Using your pension to avoid the tax trap
Tax minimisation is one key area of a wealth management plan, and it’s the unlikely product of pensions that can help you to achieve this effectively.
This is because of the tax-relief incentive from the government. The rates of tax relief are the same as the income tax rate:
- Basic rate tax payer – 20% pension tax relief
- Higher rate tax payer – 40% pension tax relief
- Additional rate tax payer – 45% pension tax relief
The great thing about pension contributions, is that not only do you benefit from the higher tax relief – as an earner of over £100,000 – you can also reduce your annual income below the notorious 60% tax trap.
For example, if you are given a £1,000 pay-rise or bonus, instead of letting it be ravished by the tax trap, you could turn this into a pension contribution. This money will then receive the 40% pension tax relief, and your income is taken below the threshold. It may also be topped up further by your employer’s contributions.

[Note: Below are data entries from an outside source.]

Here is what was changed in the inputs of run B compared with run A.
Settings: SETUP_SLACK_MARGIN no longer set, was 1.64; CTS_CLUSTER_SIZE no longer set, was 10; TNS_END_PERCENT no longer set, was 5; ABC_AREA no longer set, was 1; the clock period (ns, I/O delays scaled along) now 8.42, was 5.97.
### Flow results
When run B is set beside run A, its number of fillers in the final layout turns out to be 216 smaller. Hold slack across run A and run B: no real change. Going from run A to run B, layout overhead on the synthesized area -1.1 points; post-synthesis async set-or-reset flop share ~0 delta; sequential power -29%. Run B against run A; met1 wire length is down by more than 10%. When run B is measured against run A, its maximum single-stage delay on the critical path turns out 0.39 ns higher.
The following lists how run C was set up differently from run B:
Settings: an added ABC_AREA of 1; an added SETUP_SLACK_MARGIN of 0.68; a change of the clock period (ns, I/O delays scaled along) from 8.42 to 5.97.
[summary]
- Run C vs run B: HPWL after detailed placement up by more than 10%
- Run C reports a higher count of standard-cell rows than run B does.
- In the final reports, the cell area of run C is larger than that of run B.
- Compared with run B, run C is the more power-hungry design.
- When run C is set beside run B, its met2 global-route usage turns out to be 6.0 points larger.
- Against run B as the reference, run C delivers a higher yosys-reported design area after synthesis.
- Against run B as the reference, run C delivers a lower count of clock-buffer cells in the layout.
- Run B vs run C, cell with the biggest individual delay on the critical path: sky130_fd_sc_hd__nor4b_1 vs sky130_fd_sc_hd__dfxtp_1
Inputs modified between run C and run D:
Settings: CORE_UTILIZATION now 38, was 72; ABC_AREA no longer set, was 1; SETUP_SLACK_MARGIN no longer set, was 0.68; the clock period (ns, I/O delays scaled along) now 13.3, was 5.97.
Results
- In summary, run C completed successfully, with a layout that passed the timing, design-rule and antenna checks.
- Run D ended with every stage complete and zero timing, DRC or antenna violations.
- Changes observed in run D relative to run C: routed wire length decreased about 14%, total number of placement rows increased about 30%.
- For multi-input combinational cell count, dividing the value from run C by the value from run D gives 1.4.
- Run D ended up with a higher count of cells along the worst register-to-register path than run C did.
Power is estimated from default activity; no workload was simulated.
wip/violet:
Design router_extended, start of the top module:
module router_extended #(
  parameter B2_LAT_BIN  = 1, B2_LAT_DEC  = 8, B2_LAT_DUO  = 6,
  parameter B10_LAT_DEC = 1, B10_LAT_BIN = 6, B10_LAT_DUO = 6,
  parameter B12_LAT_DUO = 1, B12_LAT_BIN = 6, B12_LAT_DEC = 8
)(
  input  wire        clk,
  input  wire        rst,
  input  wire        start,
  input  wire [2:0]  cond_sel,
  input  wire [3:0]  opcode,
  input  wire [15:0] op_a,
  input  wire [15:0] op_b,
  output reg         busy,
  output reg         done,
  output reg  [31:0] result
);
Settings: LEC_CHECK=0, CAP_MARGIN=20, CELL_PAD_IN_SITES_DETAIL_PLACEMENT=1, CELL_PAD_IN_SITES_GLOBAL_PLACEMENT=3, CORE_ASPECT_RATIO=1.81, CORE_MARGIN=2, CORE_UTILIZATION=34, CTS_CLUSTER_DIAMETER=270, GPL_ROUTABILITY_DRIVEN=1, GPL_TIMING_DRIVEN=0, MAX_ROUTING_LAYER=met4, MIN_ROUTING_LAYER=met1, PLACE_DENSITY_LB_ADDON=0.1, SETUP_SLACK_MARGIN=2.03, SLEW_MARGIN=40; clock period 7.51 ns.
run.sh (not shown) runs the stock make flow with config.mk's settings and CLKGATE_MAP_FILE=.
wip/violet completed; timing, DRC and antenna clean
Modified inputs, wip/maple compared to wip/violet
-- flow/config.mk --
<<< wip/violet, line 8
export CAP_MARGIN = 20
>>> wip/maple, line 8
export CAP_MARGIN = 10
<<< wip/violet, line 10
export CELL_PAD_IN_SITES_GLOBAL_PLACEMENT = 3
>>> wip/maple, line 10
export CELL_PAD_IN_SITES_GLOBAL_PLACEMENT = 2
<<< wip/violet, line 13
export CORE_UTILIZATION = 34
export CTS_CLUSTER_DIAMETER = 270
>>> wip/maple, line 13
export CORE_UTILIZATION = 60
export CTS_CLUSTER_DIAMETER = 93
<<< wip/violet, line 17
>>> wip/maple, line 17
export HOLD_SLACK_MARGIN = 0.16
<<< wip/violet, line 20
export SETUP_SLACK_MARGIN = 2.03
export SLEW_MARGIN = 40
>>> wip/maple, line 21
export SETUP_SLACK_MARGIN = 0.92
export SLEW_MARGIN = 20
export TNS_END_PERCENT = 5
==> flow/constraint.sdc <==
create_clock -name core_clock -period 15.8 [get_ports {clk}]
set_input_delay 3.1600 -clock core_clock [delete_from_list [all_inputs] [get_ports {clk}]]
set_output_delay 3.1600 -clock core_clock [all_outputs]
set_load 0.01 [all_outputs]
Findings:
- wip/maple: it failed during global placement without I/O, and the tool reported FLW-0024.
- Delta (wip/maple minus wip/violet): core outline area down 44%; post-synthesis cell count from yosys flat; synthesized cell count flat; fraction of the mapped netlist area in compound gates flat.
- wip/maple vs. wip/violet: standard-cell row count decreased by about 25% relative to the old numbers; area of the chip decreased by 43% relative to the old numbers.
- [wip/maple vs wip/violet] floorplan core density: higher in wip/maple
- Area fraction in mux cells came out exactly the same in wip/violet and wip/maple.
- In wip/maple the die height turned out 80 um lower than in wip/violet.
- Re synthesized area: no difference whatsoever between wip/maple and wip/violet.
Relative to wip/maple, the following input files were edited for wip/onyx:
==> flow/config.mk <==
export PLATFORM = sky130hd
export DESIGN_NAME = router_extended
export DESIGN_NICKNAME = router_extended
export VERILOG_FILES = /design/flow/design.v
export SDC_FILE = /design/flow/constraint.sdc
export NUM_CORES = 4
export LEC_CHECK = 0
export CAP_MARGIN = 15
export CELL_PAD_IN_SITES_GLOBAL_PLACEMENT = 0
export CORE_ASPECT_RATIO = 1.81
export CORE_MARGIN = 2
export CORE_UTILIZATION = 65
export CTS_CLUSTER_DIAMETER = 255
export GPL_ROUTABILITY_DRIVEN = 1
export MAX_ROUTING_LAYER = met4
export MIN_ROUTING_LAYER = met1
export SETUP_SLACK_MARGIN = -0.0
export SLEW_MARGIN = 40
==> flow/constraint.sdc <==
create_clock -name core_clock -period 2.23 [get_ports {clk}]
set_input_delay 0.4460 -clock core_clock [delete_from_list [all_inputs] [get_ports {clk}]]
set_output_delay 0.4460 -clock core_clock [all_outputs]
set_load 0.01 [all_outputs]
[summary]
For wip/onyx, the flow was terminated by a tool error in global routing and produced no final design.
Compared with wip/maple, in wip/onyx placeable core area fell about 7%, die span in y fell 9.5 um, total die area fell 7.5%, total cells reported by yosys after synthesis about even, number of synthesized register bits about even.
Between wip/maple and wip/onyx, number of rows created at floorplan is higher for wip/maple, wip/onyx comes in under that.
As far as share of flip-flops with an asynchronous set or reset goes, wip/maple and wip/onyx are indistinguishable; the numbers are identical.
Compared wip/onyx vs wip/maple, and die boundary width is down in wip/onyx.
wip/onyx -> wip/maple: area figure in the yosys stat output delta 0, exact match
== build 69 ==
Design conv, start of the top module:
module conv (
input [4:0] stride,
input  conv_enable, 
output reg [18:0] address1 , address2, write_address,
output reg end_reach, full_conv_end, dot_sum_end,
input clk,
input reset,
input [9:0] w1 ,h1,w2,h2,
output reg [9:0] width, height
  );
make LEC_CHECK=0 ABC_AREA=0 CAP_MARGIN=40 CORE_ASPECT_RATIO=1.22 CORE_MARGIN=10 CORE_UTILIZATION=18 CTS_CLUSTER_DIAMETER=252 CTS_CLUSTER_SIZE=92 GPL_ROUTABILITY_DRIVEN=0 GPL_TIMING_DRIVEN=0 HOLD_SLACK_MARGIN=-0.04 SLEW_MARGIN=20 TNS_END_PERCENT=15 finish   # period 5.94 ns
run.sh (not shown) runs the stock make flow with config.mk's settings and CLKGATE_MAP_FILE=.
Build 69: complete, dirty (setup timing)
For build 96, these inputs were changed with respect to build 69:
- CORE_MARGIN now 2, was 10
- CAP_MARGIN now 20, was 40
- GPL_TIMING_DRIVEN no longer set, was 0
- CTS_CLUSTER_DIAMETER no longer set, was 252
- CORE_ASPECT_RATIO no longer set, was 1.22
- CORE_UTILIZATION now 65, was 18
- CTS_CLUSTER_SIZE no longer set, was 92
- MAX_ROUTING_LAYER now met4, previously not set
- TNS_END_PERCENT no longer set, was 15
- HOLD_SLACK_MARGIN no longer set, was -0.04
- GPL_ROUTABILITY_DRIVEN no longer set, was 0
- ABC_AREA no longer set, was 0
- the clock period (ns, I/O delays scaled along) now 8.8, was 5.94
==> comparison <==
To summarise build 96: no stage aborted, but the layout did not pass its checks, failing on setup timing.
Cell at the slowest stage of the critical path = sky130_fd_sc_hd__or4b_4: build 96; cell at the slowest stage of the critical path = sky130_fd_sc_hd__or4_4: build 69
When the final numbers for build 69 and build 96 were put side by side, the post-placement cell area turned out to be greater in build 96.
Combinational fraction of design power | build 96 above build 69
Taking build 69 as the reference point, the worst hold slack of build 96 falls by 0.0052 ns.
Build 96: all-layer global routing usage higher than build 69
Between build 69 and build 96, sequential group share of total power decreased.
Setup slack of the critical path after layout came out higher on build 96 than on build 69.
Compared with build 69, build 96 shows a number of buffers other than clock buffers in the final layout that is 229 higher.
Build 96 — cell total after placement 928 lower, build 69 as reference
Inputs modified between build 96 and build 44:
- setting CTS_CLUSTER_SIZE to 61 for the first time
- changing CORE_UTILIZATION from 65 to 68
- setting CTS_CLUSTER_DIAMETER to 63 for the first time
- setting TNS_END_PERCENT to 5 for the first time
- changing the clock period (ns, I/O delays scaled along) from 8.8 to 8.79
- Build 44 finished all stages; layout check result: FAIL, due to setup timing.
- Compared with build 96, in build 44 cell count after placement shows a reduction of about 0.6%, global-route wire length before repair shows an increase of about 6%, total power shows an increase of about 2.5%.
- [compare] base=build 96 new=build 44: worst-skew pair later-pin latency now sits at about the same level, core utilization now sits higher, worst hold slack now sits higher, number of gates resized after CTS now sits lower.
- Status: area fraction of clock buffers and clock inverters parity (build 96, build 44)
- For clock power, dividing the value from build 44 by the value from build 96 gives 0.938.
- Compared with build 96, build 44 shows a largest stage delay on the critical path that is 0.04 ns higher.
- Compared with build 96, initial DRC count in build 44 increased by more than half.
Setup changes, build 44 to build 13
- MAX_ROUTING_LAYER: met4 -> unset
- CTS_CLUSTER_SIZE: 61 -> unset
- CTS_CLUSTER_DIAMETER: 63 -> unset
- TNS_END_PERCENT: 5 -> unset
- CORE_UTILIZATION: 68 -> 11
- the clock period (ns, I/O delays scaled along): 8.79 -> 13.7
Results
The final layout from build 13, which completed every stage, passed the timing, DRC and antenna checks at the end of the flow.
Looking at total instance count after detailed placement, build 13 sits 2001 higher than build 44 does.
The run showing the smaller fraction of power consumed by combinational cells is build 13.
NOTE: full die area in build 13 exceeds that of build 44
Build 13 reports a lower worst hold slack than build 44 does.
Fraction of area in multi-input gates delta (build 13 -> build 44): insignificant
The run showing the greater total wirelength of the detailed-routed design is build 44.
Looking only at global-route usage, and setting everything else aside, the higher value of build 44 and build 13 goes to build 44.
Sort build 44 and build 13 by detailed placement HPWL asc -> top: build 44
Changes observed in build 13 relative to build 44: worst setup slack higher, share of the final layout cell area in sequential cells increased by 0.34 points relative to the old numbers, cell area lower.

---

alpha:
conv again, from the RTL that the note above started with.
make LEC_CHECK=0 CAP_MARGIN=5 CORE_MARGIN=2 CORE_UTILIZATION=70 CTS_CLUSTER_DIAMETER=142 CTS_CLUSTER_SIZE=38 SETUP_SLACK_MARGIN=-0.6 SLEW_MARGIN=20 finish   # period 5.97 ns
In the summary table, alpha is marked failed, with error GRT-0116 raised in 5_1_grt.
Input-level comparison between beta and alpha:
Settings: a deleted CTS_CLUSTER_SIZE that had been 38; a change of CAP_MARGIN from 5 to 20; a change of CORE_UTILIZATION from 70 to 40; a deleted SETUP_SLACK_MARGIN that had been -0.6; a deleted CTS_CLUSTER_DIAMETER that had been 142; a change of the clock period (ns, I/O delays scaled along) from 5.97 to 11.0.
### Flow results
beta ended with every stage complete and zero timing, DRC or antenna violations.
On H-tree depth, beta and alpha are neck and neck.
Pre-placement core utilization: beta lower than alpha
In the flow results for beta and alpha, the detailed placement HPWL is smaller on beta.
beta against alpha; die extent in x is up by more than a quarter.
The die used by beta is larger than the one used by alpha.
For the height of the chip, beta came in 32% higher than alpha did.
On TritonCTS buffer count, beta tracks alpha almost exactly.
From beta to alpha, distinct cell type count after synthesis did not move at all.
In beta, number of rows created at floorplan is higher than in alpha.
beta vs alpha — cell count after placement dropped by a few percent
Pre-CTS setup slack in beta vs alpha: up 3.35 ns

---

The RTL this note starts from:
==> flow/design.v <==
`timescale 1ns / 1ps
module conv (
input [4:0] stride,
input  conv_enable, 
output reg [18:0] address1 , address2, write_address,
output reg end_reach, full_conv_end, dot_sum_end,
input clk,
input reset,
input [9:0] w1 ,h1,w2,h2,
output reg [9:0] width, height
  );
reg [9:0] H1_index_outer , V1_index_outer ;
reg [5:0]	v1_index_inner , h1_index_inner ;
reg dot_sum_start ;
always @ (posedge clk) begin	 
		if (reset) begin
			H1_index_outer = 0;
			V1_index_outer = 0;
			v1_index_inner = 0;
			h1_index_inner = 0;
			address1 = 0;
			address2 = 0;
			write_address = 0;
			end_reach = 0;
			dot_sum_end = 0;
			dot_sum_start = 1;
			full_conv_end = 0;
			width = 0;
			height = 0;
		end
		else if (conv_enable) begin
				if (dot_sum_start) begin
						v1_index_inner = 0;
						h1_index_inner = 0;
						dot_sum_start = 0;
						dot_sum_end =0;
				end	
				if (!full_conv_end) begin
					address1 = address1 + 2'b01;
					h1_index_inner = h1_index_inner + 2'b01 ;
					if (h1_index_inner == w2) begin			 
						v1_index_inner = v1_index_inner + 1;
						h1_index_inner = 6'b0;								
						address1 = (v1_index_inner + V1_index_outer )* w1 + H1_index_outer;
					end	
					if (v1_index_inner == h2) begin			 
						H1_index_outer = H1_index_outer + stride;
						address1 = V1_index_outer * w1 + H1_index_outer ;
						dot_sum_start = 1;
						dot_sum_end =1;
						v1_index_inner = 6'b0;
					end
					if ((H1_index_outer + w2) > w1	) begin		 
						width = H1_index_outer;
						dot_sum_start = 1;
						V1_index_outer = V1_index_outer + stride;
						H1_index_outer = 10'b0000000000;
						address1 = V1_index_outer * w1;
					end
					if (address1 == h1*w1 ) 		full_conv_end = 1;		 
					if ((address1 + 1) == h1*w1 ) 		height = V1_index_outer + 1;
					address2 = v1_index_inner*w2 + h1_index_inner;
					if (dot_sum_start)	write_address	= write_address + 1;
				end
		end
    end
endmodule 
Settings: LEC_CHECK=0, CAP_MARGIN=0, CELL_PAD_IN_SITES_GLOBAL_PLACEMENT=0, CORE_ASPECT_RATIO=0.73, CORE_MARGIN=2, CORE_UTILIZATION=72, CTS_CLUSTER_DIAMETER=352, CTS_CLUSTER_SIZE=33, SETUP_SLACK_MARGIN=-0.76, SLEW_MARGIN=20, TNS_END_PERCENT=75; clock period 11.4 ns.
The first run finished but fails on negative setup slack.
==> next run, changes <==
- CAP_MARGIN: 0 -> 20
- CELL_PAD_IN_SITES_GLOBAL_PLACEMENT: 0 -> not set
- CORE_ASPECT_RATIO: 0.73 -> not set
- CORE_UTILIZATION: 72 -> 52
- CTS_CLUSTER_DIAMETER: 352 -> not set
- CTS_CLUSTER_SIZE: 33 -> not set
- SETUP_SLACK_MARGIN: -0.76 -> not set
- TNS_END_PERCENT: 75 -> not set
- clock period: 11.4 -> 10.6 ns (I/O delays scaled with it)
=> This time the run passed the timing, DRC and antenna checks. Final cell count came out higher by 6.5%. Worst setup slack is better by 760 ps. Core utilization fell by 20 points. Global-route usage decreases by 11 points. Final area increases by 3.5%. Routed wire length goes up by 2.2%. Power climbs by 10%.

---

RTL: the design.v shown in full above, as it stands there.
make LEC_CHECK=0 CAP_MARGIN=0 CELL_PAD_IN_SITES_GLOBAL_PLACEMENT=0 CORE_ASPECT_RATIO=0.73 CORE_MARGIN=2 CORE_UTILIZATION=68 CTS_CLUSTER_DIAMETER=192 CTS_CLUSTER_SIZE=33 SETUP_SLACK_MARGIN=-0.76 SLEW_MARGIN=20 finish   # period 11.4 ns
The baseline ran to the end with violations: negative setup slack.
Change:
==> flow/config.mk (replaced) <==
export PLATFORM = sky130hd
export DESIGN_NAME = conv
export DESIGN_NICKNAME = conv
export VERILOG_FILES = /design/flow/design.v
export SDC_FILE = /design/flow/constraint.sdc
export NUM_CORES = 4
export LEC_CHECK = 0
export CAP_MARGIN = 20
export CORE_MARGIN = 2
export CORE_UTILIZATION = 40
export SLEW_MARGIN = 20
==> flow/constraint.sdc (replaced) <==
create_clock -name core_clock -period 10.6 [get_ports {clk}]
set_input_delay 2.1200 -clock core_clock [delete_from_list [all_inputs] [get_ports {clk}]]
set_output_delay 2.1200 -clock core_clock [all_outputs]
set_load 0.01 [all_outputs]
After rerunning: This time the run completed with no timing, DRC or antenna violations. Worst setup slack improves by 0.59 ns. Design area grows by a few percent. Combinational power went up by roughly a tenth. Synthesized area does not change. Core utilization decreases by 30 points.

---

// conv: RTL as listed in full above, without the edits since
==> flow/config.mk <==
export PLATFORM = sky130hd
export DESIGN_NAME = conv
export DESIGN_NICKNAME = conv
export VERILOG_FILES = /design/flow/design.v
export SDC_FILE = /design/flow/constraint.sdc
export NUM_CORES = 4
export LEC_CHECK = 0
export CAP_MARGIN = 0
export CELL_PAD_IN_SITES_GLOBAL_PLACEMENT = 0
export CORE_ASPECT_RATIO = 1.04
export CORE_MARGIN = 2
export CORE_UTILIZATION = 67
export CTS_CLUSTER_DIAMETER = 25
export CTS_CLUSTER_SIZE = 59
export PLACE_DENSITY = 0.57
export SLEW_MARGIN = 20
==> flow/constraint.sdc <==
create_clock -name core_clock -period 9.06 [get_ports {clk}]
set_input_delay 1.8120 -clock core_clock [delete_from_list [all_inputs] [get_ports {clk}]]
set_output_delay 1.8120 -clock core_clock [all_outputs]
set_load 0.01 [all_outputs]
The starting point finished but failed the layout checks on setup timing.
==> next run, changes <==
- CORE_UTILIZATION: 67 -> 72
- MAX_ROUTING_LAYER: default -> met4
- PLACE_DENSITY: 0.57 -> 0.65
What happened:
- With this change the flow stopped in global routing (5_1_grt), error ODB-0269
- synthesized cell count does not change
- die area goes down by 6.8%
- area after synthesis does not change
==> next run, changes <==
- CAP_MARGIN: 0 -> 20
- CELL_PAD_IN_SITES_GLOBAL_PLACEMENT: 0 -> default
- CORE_ASPECT_RATIO: 1.04 -> default
- CORE_UTILIZATION: 72 -> 58
- CTS_CLUSTER_DIAMETER: 25 -> default
- CTS_CLUSTER_SIZE: 59 -> default
- MAX_ROUTING_LAYER: met4 -> default
- PLACE_DENSITY: 0.65 -> default
- clock period: 9.06 -> 8.79 ns (I/O delays scaled with it)
The changed run reached the layout checks and failed them: setup timing; synthesized cell count stays the same; area after synthesis stays the same; die area goes up by 24%.
No activity file was given, so power comes from the tool's default toggle rates.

Essentially, the money that you save for later on in life can work to help restore your lost personal allowance now.
Consider taking financial advice
As a high earner, the numbers surrounding income tax, personal allowance and pensions can get confusing. Therefore, it’s recommended to get professional financial advice when you reach that six-figure income, to ensure that your wealth is managed by the experts.
With a financial adviser, you can manage your wealth effectively as a high-earner, avoiding the dreaded tax-traps and their effects on your income.
Disclaimer: Information is correct to the best of our understanding as at the date of publication. Nothing within this content is intended as, or can be relied upon, as financial advice. Capital is at risk. You may get back less than you invested.